Preso que estudar pode até ser solto
Dom, 08 de Agosto de 2010 19:29
Redução da pena a cada 12 horas de estudo
Aprovado semana passada em decisão terminativa na Comissão de Constituição e Justiça (CCJ) do Senado Federal, o projeto de lei que diminui a pena do preso que estuda, e pode beneficiar todos os 400 mil detentos que estão no sistema prisional do País. O número corresponde ao total da população carcerária do Brasil até o fim de 2009, segundo o Sistema Integrado de Informação Penitenciária (Infopen). A proposta ainda precisa passar pela análise da Câmara dos Deputados e ser aprovada.

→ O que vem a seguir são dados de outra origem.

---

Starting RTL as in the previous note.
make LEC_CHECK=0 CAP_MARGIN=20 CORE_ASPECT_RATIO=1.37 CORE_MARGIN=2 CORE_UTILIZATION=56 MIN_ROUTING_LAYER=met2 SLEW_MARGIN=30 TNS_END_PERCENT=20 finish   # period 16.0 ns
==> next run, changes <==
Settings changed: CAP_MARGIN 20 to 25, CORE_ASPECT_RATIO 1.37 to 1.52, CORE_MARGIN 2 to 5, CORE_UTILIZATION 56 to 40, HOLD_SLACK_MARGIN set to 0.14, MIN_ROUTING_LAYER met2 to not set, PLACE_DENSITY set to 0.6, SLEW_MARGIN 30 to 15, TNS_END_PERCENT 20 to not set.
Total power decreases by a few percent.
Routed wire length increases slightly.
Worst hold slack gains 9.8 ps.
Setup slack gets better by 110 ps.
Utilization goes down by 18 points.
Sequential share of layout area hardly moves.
Design ifft_top, start of the top module:
module ifft_top 
     (
         input   wire           clk           ,                 
         input   wire           rst           ,                 
		 input   wire           ifft_enable   ,                 
		 input   wire  [15:0]   in_0_real     ,                 
         input   wire  [15:0]   in_1_real     ,                 
         input   wire  [15:0]   in_2_real     ,                 
         input   wire  [15:0]   in_3_real     ,                 
         input   wire  [15:0]   in_4_real     ,                 
         input   wire  [15:0]   in_5_real     ,                 
         input   wire  [15:0]   in_6_real     ,                 
         input   wire  [15:0]   in_7_real     ,                 
         input   wire  [15:0]   in_8_real     ,                 
         input   wire  [15:0]   in_9_real     ,                 
         input   wire  [15:0]   in_10_real    ,                 
         input   wire  [15:0]   in_11_real    ,                 
		 input   wire  [15:0]   in_0_imag     ,                 
         input   wire  [15:0]   in_1_imag     ,                 
         input   wire  [15:0]   in_2_imag     ,                 
         input   wire  [15:0]   in_3_imag     ,                 
         input   wire  [15:0]   in_4_imag     ,                 
         input   wire  [15:0]   in_5_imag     ,                 
         input   wire  [15:0]   in_6_imag     ,                 
         input   wire  [15:0]   in_7_imag     ,                 
         input   wire  [15:0]   in_8_imag     ,                 
         input   wire  [15:0]   in_9_imag     ,                 
         input   wire  [15:0]   in_10_imag    ,                 
         input   wire  [15:0]   in_11_imag    ,                 
		 output  wire  [15:0]   ifft_out_real ,                 
		 output  wire  [15:0]   ifft_out_imag ,                 
		 output  wire           finish                          
     );
Size in the first run: ~7700 cells after synthesis, ~1200 flip-flops, about 81000 um^2 of cells after synthesis.
Settings: LEC_CHECK=0, CAP_MARGIN=20, CELL_PAD_IN_SITES_GLOBAL_PLACEMENT=0, CORE_ASPECT_RATIO=1.12, CORE_MARGIN=2, CORE_UTILIZATION=71, CTS_CLUSTER_SIZE=65, GPL_ROUTABILITY_DRIVEN=1, GPL_TIMING_DRIVEN=1, MAX_ROUTING_LAYER=met4, MIN_ROUTING_LAYER=met1, PLACE_DENSITY_LB_ADDON=0.01, SETUP_SLACK_MARGIN=-0.55, SLEW_MARGIN=15, TNS_END_PERCENT=40; clock period 7.48 ns.
run.sh (not shown) runs the stock make flow with config.mk's settings and CLKGATE_MAP_FILE=.
The baseline produced a layout that fails on negative setup slack.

De acordo com o autor do projeto, o senador Cristovam Buarque (PDT-DF), a lei não discrimina o apenado em virtude de seu grau de escolaridade, e presos com nível superior poderiam usufruir do benefício. "Mesmo se já estiver formado, o detento poderia aprender um idioma ou cursar pós-graduação", disse. Pela proposta, o condenado submetido a regime fechado ou semiaberto de prisão poderá diminuir a pena caso concorde em estudar, reduzindo desta forma um dia de privação de liberdade para cada 12 horas de frequência escolar. O sistema funcionaria como a diminuição da pena para quem trabalha: a cada três dias em que o preso produz dentro da cadeia, um é descontado da sentença. Também de acordo com o projeto, o estudo poderá ser na forma presencial ou por método de ensino à distância.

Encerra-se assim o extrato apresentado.